There once was a time when we thought it was possible to define a corporate data model. This data model would define all data elements within the organization, and applications would use this data model as their internal data model. This would be so much easier for everyone; we would not have to define application-specific data models and translations between data models would not be needed. This clearly did not work, as organizations are not something you can fully design and control. There are just too many people, too many contexts and too many changes. Any why would it be needed to have everyone agree upon every term they use? A lot of what we talk about is local to a specific domain or context, and we shouldn’t bother other people with it.
It seemed logical to only try to agree upon the language that we share and that we use when we exchange data. This is why we came up with canonical data models that formed a uniform language that could be used to exchange data between applications.
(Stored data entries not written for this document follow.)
--- src/rtl/rr_arbiter.sv ---
// Round-robin arbiter: first asserted request at or after the pointer.
// Pointer moves past the winner only when something is granted.
module rr_arbiter #(
  parameter int N_REQ = 4
) (
  input  logic                     clk,
  input  logic                     rstn,
  input  logic [N_REQ-1:0]         req,
  output logic [N_REQ-1:0]         gnt,
  output logic [$clog2(N_REQ)-1:0] gnt_idx,
  output logic                     gnt_any
);

  localparam int ID_W = $clog2(N_REQ);
  localparam logic [ID_W-1:0] LAST = ID_W'(N_REQ - 1);

  logic [ID_W-1:0] ptr_q, ptr_d;
  logic [ID_W-1:0] cand;

  always_comb begin
    gnt     = '0;
    gnt_idx = ptr_q;
    gnt_any = 1'b0;
    cand    = ptr_q;
    for (int i = 0; i < N_REQ; i++) begin
      if (!gnt_any && req[cand]) begin
        gnt_any = 1'b1;
        gnt_idx = cand;
      end
      cand = (cand == LAST) ? '0 : cand + 1'b1;
    end
    if (gnt_any) gnt[gnt_idx] = 1'b1;
  end

  always_comb begin
    ptr_d = ptr_q;
    if (gnt_any)
      ptr_d = (gnt_idx == LAST) ? '0 : gnt_idx + 1'b1;
  end

  always_ff @(posedge clk or negedge rstn) begin
    if (!rstn) ptr_q <= '0;
    else       ptr_q <= ptr_d;
  end

endmodule

--- src/rtl/just_pass_arbiter.sv ---
// Shares one Just_Pass datapath between N_REQ requesters and routes
// each result back to its issuer; also sequences datapath reset/flush.
module just_pass_arbiter
  import just_pass_pkg::*;
#(
  parameter int DATA_WIDTH = DATA_WIDTH_DEF,
  parameter int N_REQ      = 4,
  parameter int DP_LATENCY = 1,
  parameter int RST_CYCLES = 4
) (
  input  logic                  clk,
  input  logic                  rstn,
  just_pass_arbiter_if.slave    bus,
  input  logic                  flush_i,
  output logic                  busy_o,
  output logic                  dp_rstn,
  output logic [DATA_WIDTH-1:0] dp_data_o,
  input  logic [DATA_WIDTH-1:0] dp_data_i,
  input  logic                  dp_bool_i
);

  localparam int ID_W  = $clog2(N_REQ);
  localparam int MAX_C = (RST_CYCLES > DP_LATENCY) ? RST_CYCLES : DP_LATENCY;
  localparam int CNT_W = $clog2(MAX_C) + 1;

  state_e                  state_q, state_d;
  logic [CNT_W-1:0]        cnt_q, cnt_d;
  tag_t [DP_LATENCY:0]     tag_q, tag_d;
  logic [DATA_WIDTH-1:0]   dp_data_q, dp_data_d;

  logic                    run;
  logic [N_REQ-1:0]        gnt;
  logic [ID_W-1:0]         gnt_idx;
  logic                    gnt_any;
  logic                    any_tag;
  tag_t                    last;
  logic [N_REQ-1:0]        rsp_valid;

  assign run = (state_q == RUN);

  rr_arbiter #(.N_REQ(N_REQ)) u_rr (
    .clk     (clk),
    .rstn    (rstn),
    .req     (bus.req_valid & {N_REQ{run}}),
    .gnt     (gnt),
    .gnt_idx (gnt_idx),
    .gnt_any (gnt_any)
  );

  always_comb begin
    any_tag = 1'b0;
    for (int k = 0; k <= DP_LATENCY; k++)
      any_tag = any_tag | tag_q[k].valid;
  end

  always_comb begin
    state_d = state_q;
    cnt_d   = cnt_q;
    unique case (state_q)
      DPRST: begin
        if (cnt_q == CNT_W'(RST_CYCLES - 1)) begin
          state_d = WARM;
          cnt_d   = '0;
        end else begin
          cnt_d = cnt_q + 1'b1;
        end
      end
      WARM: begin
        if (cnt_q == CNT_W'(DP_LATENCY - 1)) begin
          state_d = RUN;
          cnt_d   = '0;
        end else begin
          cnt_d = cnt_q + 1'b1;
        end
      end
      RUN: begin
        if (flush_i) state_d = DRAIN;
      end
      DRAIN: begin
        if (!any_tag) begin
          state_d = DPRST;
          cnt_d   = '0;
        end
      end
      default: begin
        state_d = DPRST;
        cnt_d   = '0;
      end
    endcase
  end

  // Stage 0 lines up with dp_data_o; the last stage with dp_data_i.
  always_comb begin
    tag_d          = tag_q;
    tag_d[0].valid = gnt_any;
    tag_d[0].id    = TAG_ID_W'(gnt_idx);
    for (int k = 1; k <= DP_LATENCY; k++)
      tag_d[k] = tag_q[k-1];
    dp_data_d = gnt_any ? bus.req_data[gnt_idx*DATA_WIDTH +: DATA_WIDTH] : '0;
  end

  assign last = tag_q[DP_LATENCY];

  always_comb begin
    rsp_valid = '0;
    for (int i = 0; i < N_REQ; i++)
      rsp_valid[i] = last.valid && (last.id == TAG_ID_W'(i));
  end

  assign bus.req_ready = gnt;
  assign bus.rsp_valid = rsp_valid;
  assign bus.rsp_data  = last.valid ? dp_data_i : '0;
  assign bus.rsp_bool  = last.valid & dp_bool_i;

  assign busy_o    = !(run && !any_tag);
  assign dp_rstn   = (state_q != DPRST);
  assign dp_data_o = dp_data_q;

  always_ff @(posedge clk or negedge rstn) begin
    if (!rstn) begin
      state_q   <= DPRST;
      cnt_q     <= '0;
      tag_q     <= '0;
      dp_data_q <= '0;
    end else begin
      state_q   <= state_d;
      cnt_q     <= cnt_d;
      tag_q     <= tag_d;
      dp_data_q <= dp_data_d;
    end
  end

endmodule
At the same time similar data would be copied to our corporate data warehouse, integrated in a similar manner and structured in third normal form. And wouldn’t it be great when this integrated data model in our warehouse could just be our canonical data model? A lot of organizations still seem to follow this route, with varying degrees of success. It turns out that this is also not an easy route. There are still a lot of data elements to define and a lot of contexts that our semantics need to take into account. The schemas we defined for our canonical data models turned out to be very difficult to evolve. Our time-to-market is still hindered by the time needed to for data integration.
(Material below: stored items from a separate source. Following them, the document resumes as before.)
`src/rtl/prisoners_vault_if.sv`:
```
// prisoners_vault_if: request/response bundle between a vault client and the prisoners_vault core.
interface prisoners_vault_if #(
  parameter int DATA_W    = 8,
  parameter int SLOTS     = 4,
  parameter int MAX_TRIES = 3
);
  logic [DATA_W-1:0]                  input_data;
  logic [$clog2(SLOTS)-1:0]           slot_sel;
  logic [31:0]                        guard_key;
  logic                               load;
  logic                               compare;
  logic                               clear;
  logic                               busy;
  logic                               result_valid;
  logic                               match;
  logic [SLOTS-1:0]                   found;
  logic [$clog2(MAX_TRIES+1)-1:0]     tries_left;
  logic                               locked;
  logic                               fail;
  logic                               key_err;
  modport master (
    output input_data, slot_sel, guard_key, load, compare, clear,
    input  busy, result_valid, match, found, tries_left, locked, fail, key_err
  );
  modport slave (
    input  input_data, slot_sel, guard_key, load, compare, clear,
    output busy, result_valid, match, found, tries_left, locked, fail, key_err
  );
endinterface

```
`src/rtl/prisoners_vault.sv`:
```
// prisoners_vault: keyed secret store with guess comparison, try counting and timed lockout.
module prisoners_vault #(
  parameter int          DATA_W      = 8,
  parameter int          SLOTS       = 4,
  parameter logic [31:0] GUARD_KEY   = 32'hCAFEFACE,
  parameter int          MAX_TRIES   = 3,
  parameter int          LOCK_CYCLES = 16
) (
  input logic clk,
  input logic rst,
  prisoners_vault_if.slave bus
);
  localparam int SW = $clog2(SLOTS);
  localparam int SD = 1 << SW;
  localparam int TW = $clog2(MAX_TRIES + 1);
  localparam int CW = $clog2(LOCK_CYCLES + 1);
  localparam logic [TW-1:0] TRIES_MAX = TW'(MAX_TRIES);
  localparam logic [CW-1:0] LOCK_MAX = CW'(LOCK_CYCLES);
  typedef enum logic [1:0] {IDLE, EVAL, LOCKOUT} state_t;
  state_t state, state_n;
  logic [DATA_W-1:0] mem [SD];
  logic [SD-1:0] valid, found, ok;
  logic [TW-1:0] tries;
  logic [CW-1:0] lock_cnt;
  logic match_q, fail, key_err;
  logic key_ok, kclr, in_range, hit_now, take, wr;
  always_comb begin
    for (int i = 0; i < SD; i++) ok[i] = i < SLOTS;
    key_ok = bus.guard_key == GUARD_KEY;
    kclr = bus.clear && key_ok;
    in_range = ok[bus.slot_sel];
    hit_now = in_range && valid[bus.slot_sel] && mem[bus.slot_sel] == bus.input_data;
    // A compare may also be accepted in EVAL so results can stream back to back
    take = bus.compare && !kclr && (state == IDLE || (state == EVAL && tries != '0));
    wr = state == IDLE && bus.load && key_ok && !kclr && !bus.compare && in_range;
    state_n = kclr ? IDLE :
              state == IDLE ? (take ? EVAL : IDLE) :
              state == EVAL ? (tries == '0 ? LOCKOUT : take ? EVAL : IDLE) :
              (lock_cnt <= CW'(1) ? IDLE : LOCKOUT);
  end
  always_ff @(posedge clk)
    if (rst) state <= IDLE;
    else state <= state_n;
  always_ff @(posedge clk) begin
    if (rst) begin
      for (int i = 0; i < SD; i++) mem[i] <= '0;
      valid <= '0;
      found <= '0;
      fail <= 1'b0;
      tries <= TRIES_MAX;
      lock_cnt <= '0;
      match_q <= 1'b0;
      key_err <= 1'b0;
    end else begin
      key_err <= (bus.load || bus.clear) && !key_ok;
      if (kclr) begin
        for (int i = 0; i < SD; i++) mem[i] <= '0;
        valid <= '0;
        found <= '0;
        fail <= 1'b0;
        tries <= TRIES_MAX;
        lock_cnt <= '0;
      end else begin
        if (take) begin
          match_q <= hit_now;
          if (hit_now) begin
            found[bus.slot_sel] <= 1'b1;
            tries <= TRIES_MAX;
          end else if (tries != '0) tries <= tries - TW'(1);
        end
        if (wr) begin
          mem[bus.slot_sel] <= bus.input_data;
          valid[bus.slot_sel] <= 1'b1;
          found[bus.slot_sel] <= 1'b0;
        end
        if (state == EVAL && tries == '0) begin
          fail <= 1'b1;
          lock_cnt <= LOCK_MAX;
        end
        if (state == LOCKOUT) begin
          if (lock_cnt != '0) lock_cnt <= lock_cnt - CW'(1);
          if (lock_cnt <= CW'(1)) tries <= TRIES_MAX;
        end
      end
    end
  end
  // The result is withdrawn if reset or a keyed clear lands on the EVAL cycle
  assign bus.result_valid = state == EVAL && !rst && !kclr;
  assign bus.match = bus.result_valid && match_q;
  assign bus.busy = state != IDLE;
  assign bus.locked = state == LOCKOUT;
  assign bus.found = found[SLOTS-1:0];
  assign bus.tries_left = tries;
  assign bus.fail = fail;
  assign bus.key_err = key_err;
endmodule
```
`src/flat_wrapper.sv`:
```
// flat-port wrapper written by rule: the top's interface ports become plain ports
module prisoners_vault_flat 
#(
  parameter int          DATA_W      = 8,
  parameter int          SLOTS       = 4,
  parameter logic [31:0] GUARD_KEY   = 32'hCAFEFACE,
  parameter int          MAX_TRIES   = 3,
  parameter int          LOCK_CYCLES = 16
)
  (clk, rst, bus_input_data, bus_slot_sel, bus_guard_key, bus_load, bus_compare, bus_clear, bus_busy, bus_result_valid, bus_match, bus_found, bus_tries_left, bus_locked, bus_fail, bus_key_err);
  prisoners_vault_if #(.DATA_W(DATA_W), .SLOTS(SLOTS), .MAX_TRIES(MAX_TRIES)) bus_i ();
  input logic clk;
  input logic rst;
  input wire logic [$bits(bus_i.input_data)-1:0] bus_input_data;
  input wire logic [$bits(bus_i.slot_sel)-1:0] bus_slot_sel;
  input wire logic [$bits(bus_i.guard_key)-1:0] bus_guard_key;
  input wire logic [$bits(bus_i.load)-1:0] bus_load;
  input wire logic [$bits(bus_i.compare)-1:0] bus_compare;
  input wire logic [$bits(bus_i.clear)-1:0] bus_clear;
  output wire logic [$bits(bus_i.busy)-1:0] bus_busy;
  output wire logic [$bits(bus_i.result_valid)-1:0] bus_result_valid;
  output wire logic [$bits(bus_i.match)-1:0] bus_match;
  output wire logic [$bits(bus_i.found)-1:0] bus_found;
  output wire logic [$bits(bus_i.tries_left)-1:0] bus_tries_left;
  output wire logic [$bits(bus_i.locked)-1:0] bus_locked;
  output wire logic [$bits(bus_i.fail)-1:0] bus_fail;
  output wire logic [$bits(bus_i.key_err)-1:0] bus_key_err;
  assign bus_i.input_data = bus_input_data;
  assign bus_i.slot_sel = bus_slot_sel;
  assign bus_i.guard_key = bus_guard_key;
  assign bus_i.load = bus_load;
  assign bus_i.compare = bus_compare;
  assign bus_i.clear = bus_clear;
  assign bus_busy = bus_i.busy;
  assign bus_result_valid = bus_i.result_valid;
  assign bus_match = bus_i.match;
  assign bus_found = bus_i.found;
  assign bus_tries_left = bus_i.tries_left;
  assign bus_locked = bus_i.locked;
  assign bus_fail = bus_i.fail;
  assign bus_key_err = bus_i.key_err;
  prisoners_vault #(.DATA_W(DATA_W), .SLOTS(SLOTS), .GUARD_KEY(GUARD_KEY), .MAX_TRIES(MAX_TRIES), .LOCK_CYCLES(LOCK_CYCLES)) u_core (.clk(clk), .rst(rst), .bus(bus_i));
endmodule
```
New concepts are appearing that are positioned as silver bullets. We can implement a data lake that contains all the relevant data inside and outside your organization, without being bothered by semantics. Big Data technology allows us to process all sorts of structured and unstructured data without knowing their exact contents. We can supposedly just apply semantics and structure when we need to make information from it. Clearly, this will lead to all sorts of problems when you really try to do so. Thinking about semantics only after the fact is naïve. You cannot automatically add semantics to data that is unclear. We need to think about the types of data and their semantics up to a certain level beforehand. This allows us to detect the subjects that they are addressing and link the data so we can find related data elements when we need it.
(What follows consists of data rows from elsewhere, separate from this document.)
**config.mk**
```make
export PLATFORM = sky130hd
export DESIGN_NAME = sr_latch_driver
export DESIGN_NICKNAME = d
export VERILOG_FILES = /design/src/rtl/sr_latch_driver_pkg.sv /design/src/rtl/sync_2ff.sv /design/src/rtl/sr_latch_driver.sv
export SDC_FILE = /design/constraint.sdc
export NUM_CORES = 1
export LEC_CHECK = 0
export ABC_CLOCK_PERIOD_IN_PS = 4100
export CAP_MARGIN = 20
export CELL_PAD_IN_SITES_DETAIL_PLACEMENT = 2
export CELL_PAD_IN_SITES_GLOBAL_PLACEMENT = 2
export CORE_UTILIZATION = 35
export CTS_CLUSTER_DIAMETER = 50
export DETAILED_ROUTE_END_ITERATION = 12
export PLACE_DENSITY_LB_ADDON = 0.1
export RECOVER_POWER = 100
export SLEW_MARGIN = 10
export SYNTH_ARGS = -nofsm -noshare
export SYNTH_HDL_FRONTEND = slang
export SYNTH_SLANG_ARGS = --single-unit
```
**constraint.sdc**
```tcl
create_clock -name clock -period 4.1 [get_ports clock]
set_input_delay 0.82 -clock clock [delete_from_list [all_inputs] [get_ports clock]]
set_output_delay 0.82 -clock clock [all_outputs]
set_load 0.005 [all_outputs]
```
**src/rtl/sr_latch_driver_pkg.sv**
```systemverilog
// Shared types and defaults for the SR latch bank write driver.
package sr_latch_driver_pkg;

   localparam int DEF_WIDTH         = 4;
   localparam int DEF_PULSE_CYCLES  = 2;
   localparam int DEF_SETTLE_CYCLES = 2;

   typedef enum logic [2:0] {
      IDLE,
      SETUP,
      PULSE,
      RELEASE,
      SETTLE,
      CHECK
   } state_e;

   function automatic int maxOf(input int a, input int b);
      return (a > b) ? a : b;
   endfunction

endpackage

```
**src/rtl/sync_2ff.sv**
```systemverilog
// Two-stage synchronizer bringing the asynchronous latch outputs into the
// clock domain; both stages clear on reset.
module sync_2ff #(
   parameter int WIDTH = 1
) (
   input  logic             clock,
   input  logic             reset,
   input  logic [WIDTH-1:0] async_i,
   output logic [WIDTH-1:0] sync_o
);

   logic [WIDTH-1:0] meta_q;
   logic [WIDTH-1:0] sync_q;

   always_ff @(posedge clock or posedge reset) begin
      if (reset) begin
         meta_q <= '0;
         sync_q <= '0;
      end else begin
         meta_q <= async_i;
         sync_q <= meta_q;
      end
   end

   assign sync_o = sync_q;

endmodule

```
**src/rtl/sr_latch_driver.sv**
```systemverilog
// Writes a target value into a bank of gated SR latches with a
// setup / gate pulse / hold / settle sequence, then reads it back.
module sr_latch_driver
   import sr_latch_driver_pkg::*;
#(
   parameter int WIDTH         = DEF_WIDTH,
   parameter int PULSE_CYCLES  = DEF_PULSE_CYCLES,
   parameter int SETTLE_CYCLES = DEF_SETTLE_CYCLES
) (
   input  logic             clock,
   input  logic             reset,
   input  logic             wr_valid,
   output logic             wr_ready,
   input  logic [WIDTH-1:0] wr_data,
   output logic [WIDTH-1:0] s,
   output logic [WIDTH-1:0] r,
   output logic             latch_gate,
   input  logic [WIDTH-1:0] q_in,
   output logic [WIDTH-1:0] rd_data,
   output logic             done,
   output logic             err
);

   localparam int CNT_W = $clog2(maxOf(PULSE_CYCLES, SETTLE_CYCLES)) + 1;
   localparam logic [CNT_W-1:0] PULSE_LOAD  = CNT_W'(PULSE_CYCLES - 1);
   localparam logic [CNT_W-1:0] SETTLE_LOAD = CNT_W'(SETTLE_CYCLES - 1);

   state_e           state_q;
   logic [WIDTH-1:0] set_q;
   logic [WIDTH-1:0] rst_q;
   logic             gate_q;
   logic             done_q;
   logic             err_q;
   logic [WIDTH-1:0] rdData_q;
   logic [WIDTH-1:0] target_q;
   logic [CNT_W-1:0] cnt_q;

   logic [WIDTH-1:0] qSync;
   logic [WIDTH-1:0] setVec_d;
   logic [WIDTH-1:0] rstVec_d;

   sync_2ff #(.WIDTH(WIDTH)) u_sync (
      .clock   (clock),
      .reset   (reset),
      .async_i (q_in),
      .sync_o  (qSync)
   );

   // Only bits that differ from the current latch state get a command, so
   // set and reset are disjoint by construction.
   always_comb begin
      setVec_d = wr_data & ~qSync;
      rstVec_d = ~wr_data & qSync;
   end

   always_ff @(posedge clock or posedge reset) begin
      if (reset) begin
         state_q  <= IDLE;
         set_q    <= '0;
         rst_q    <= '0;
         gate_q   <= 1'b0;
         done_q   <= 1'b0;
         err_q    <= 1'b0;
         rdData_q <= '0;
         target_q <= '0;
         cnt_q    <= '0;
      end else begin
         done_q <= 1'b0;
         case (state_q)
            IDLE: begin
               if (wr_valid) begin
                  target_q <= wr_data;
                  err_q    <= 1'b0;
                  if ((setVec_d | rstVec_d) != '0) begin
                     set_q   <= setVec_d;
                     rst_q   <= rstVec_d;
                     state_q <= SETUP;
                  end else begin
                     state_q <= CHECK;
                  end
               end
            end
            SETUP: begin
               gate_q  <= 1'b1;
               cnt_q   <= PULSE_LOAD;
               state_q <= PULSE;
            end
            PULSE: begin
               if (cnt_q == '0) begin
                  gate_q  <= 1'b0;
                  state_q <= RELEASE;
               end else begin
                  cnt_q <= cnt_q - CNT_W'(1);
               end
            end
            // s/r stay on through the cycle after the gate falls for hold time.
            RELEASE: begin
               set_q   <= '0;
               rst_q   <= '0;
               cnt_q   <= SETTLE_LOAD;
               state_q <= SETTLE;
            end
            SETTLE: begin
               if (cnt_q == '0) begin
                  state_q <= CHECK;
               end else begin
                  cnt_q <= cnt_q - CNT_W'(1);
               end
            end
            CHECK: begin
               rdData_q <= qSync;
               done_q   <= 1'b1;
               err_q    <= (qSync != target_q);
               state_q  <= IDLE;
            end
            default: begin
               state_q <= IDLE;
            end
         endcase
      end
   end

   assign wr_ready   = (state_q == IDLE);
   assign s          = set_q;
   assign r          = rst_q;
   assign latch_gate = gate_q;
   assign done       = done_q;
   assign err        = err_q;
   assign rd_data    = rdData_q;

   setResetDisjoint: assert property (@(posedge clock) disable iff (reset) ((s & r) == '0));

endmodule

```
==> results.py <==
metrics = {
    "cells_and_area": {
        "area_delta_synth_final_pct": 26.9,
        "final_area_mm2": 0.00184,
        "diodes": 0,
        "drive_above_1_share_pct": 7.50,
        "register_area_um2": 801,
        "multi_input_area_um2": 556,
        "final_nets": 179,
        "final_util_pct": 46.0,
        "fillers": 423,
    },
    "clock_tree": {
        "cts_setup_buffers": 0,
        "ctsResizeCount": 0,
        "cts.sinks": 32,
        "hold_buffers": 0,
        "clockBufferDepth": 2,
        "cts_tree": "yes",
        "numCtsBuffers": 5,
        "cts-htree-levels": 2,
        "clk_latency_ps": 280,
        "clk_pin_slew_ps": 70,
        "root_buffer": "clkbuf_8",
    },
    "yosys": {
        "synth_top_family_by_area": "simple AND/OR/NAND/NOR gates",
        "synth.largest_area_cell": "dfrtp_1",
        "synthCells": 131,
        "avgSynthCellArea_um2": 11.1,
        "yosys.area_share.simple_pct": 14.9,
        "synthMuxAreaShare_pct": 3.80,
        "synthAdderAreaFrac_pct": 7.77,
        "synthXorXnorAreaFrac_pct": 3.63,
        "synth_top_area_share_pct": 55.3,
        "synth_cell_type_count": 29,
        "synth_compound_area_share_pct": 8.81,
        "netlist_top_cells_area": "dfrtp_1, ha_1, o21ai_0",
        "syn_area_mm2": 0.00145,
        "synth-seq-cells": 32,
        "synth_fp_nets": 151,
        "synth_warnings": 0,
        "yosysSeqAreaShare_pct": 55.3,
    },
    "sta": {
        "min_period_over_period_pct": 67.3,
        "clock_skew_ps": 4.92,
        "finalHoldViolCount": 0,
        "rsz0062_at_grt": "no",
        "fin_crit_ps": 2760,
        "fmax_mhz": 362,
        "finalSetupViolCount": 0,
        "fin_ws_ps": 1340,
        "fin_setup_tns_ps": 0,
        "slew_viol_final": 33,
        "max-slew-margin-rel_pct": -16.1,
        "tightest_slew_ps": 1740,
    },
    "floorplan": {
        "die_w_um": 66.3,
        "num_rows": 23,
        "dieArea_mm2": 0.00440,
        "ios": 27,
        "initial_core_util_pct": 36.2,
        "fp.coreArea_mm2": 0.00400,
        "die_h_um": 66.3,
    },
    "setup_path": {
        "crit_path_top_delay_cell": "nor4b_2",
        "path_max_fanout": 14,
        "crit_family": "simple AND/OR/NAND/NOR gates",
        "crit_path_start_kind": "primary input",
        "crit_path_end_kind": "flip-flop",
        "setup.worst_path.class": "in -> reg",
        "cpPeakStageDelay_ps": 950,
        "cp_num_buf_inv": 1,
        "crit_chain": "dlygate4sd3_1 > nor4b_2 > and2_0 > o21ai_0",
        "crit_arrival_ps": 2910,
        "crit_required_ps": 4250,
    },
    "place": {
        "placed_cell_area_mm2": 0.00174,
        "dp_slack_ps": 1470,
        "place_congestion": 0.705,
        "portBuffers": 26,
        "dp_hpwl_mm": 2.35,
    },
    "drt": {
        "viasPerCell": 4.97,
        "antenna_left": 0,
        "wl_per_cell_um": 16.1,
        "drc": 0,
        "drt-pass1-iter-count": 3,
        "num_vias": 1044,
        "drt-initial-drc-count": 33,
        "drt-total-wl_mm": 3.39,
    },
    "grt": {
        "grt_usage_pct": 18.2,
        "grt_max_degree": 33,
        "antenna_found_initial": 0,
        "grt_pass1_wl_mm": 5.79,
        "overflow": 0,
        "grt_pass1_vias": 1144,
    },
    "power": {
        "p_leak_nw": 0.861,
        "power.density_mw_per_mm2": 686,
        "ir_drop_v": 0.000252,
    },
    "job": {
        "maxCapViolCount": 1,
    },
    "outcome": {
        "outcome": "complete, but fails checks",
        "violations": "capacitance limit, slew limit",
    },
    "worst_hold_path": {
        "hold_class": "reg -> reg",
    },
}
[cell usage in the layout, fill, tap and decap left out, drive strengths merged]
| master | instances |
|---|---|
| nand4 | 1 |
| o21bai | 1 |
| and4 | 1 |
| xnor2 | 2 |
| nor3 | 1 |
| nand2 | 12 |
| and2 | 1 |
| clkinvlp | 1 |
| dlygate4sd3 | 23 |
| mux2i | 1 |
| clkbuf | 6 |
| a21oi | 2 |
| nand3b | 6 |
| o31ai | 1 |
| o21ai | 14 |
| o32a | 1 |
| inv | 12 |
| dfrtp | 32 |
| nor4b | 1 |
| o211ai | 1 |
| xor2 | 4 |
| ha | 9 |
| clkdlybuf4s50 | 3 |
| nor4 | 1 |
| mux2 | 4 |
| nor2 | 6 |
| nand3 | 8 |
| clkinv | 1 |
| bufinv | 1 |
| o21a | 2 |
| or4 | 1 |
Semantic technology such as ontologies and Linked Data seem to fit the need for just enough, just in time semantics. Data elements that come in can be “tagged” semantically, in terms of ontologies. Such tagging can be used for structured as well as unstructured data, also providing a means to link them. Ontologies do not necessarily describe all data elements that are exchanged, just those that we feel are important to our business. And when we reuse existing ontologies, we do not have to spend a lot of time defining our own semantics. Even better, we can benefit from the fact that other organizations are also using these ontologies, which implicitly links our data elements to data elements of others. This is the core of the semantic web. It also does not require us to put all these data elements into a fully structured, third normal form database that is hard to evolve. Instead, we can have a less strict form of structure that is easier to evolve, for example in the form of a triple store. This leads to a semantic data lake that is more valuable than “just a data lake” and less rigid than a corporate data warehouse. Note that the latter is probably still relevant for your stable (back-office) processes, and can co-exist with your semantic data lake.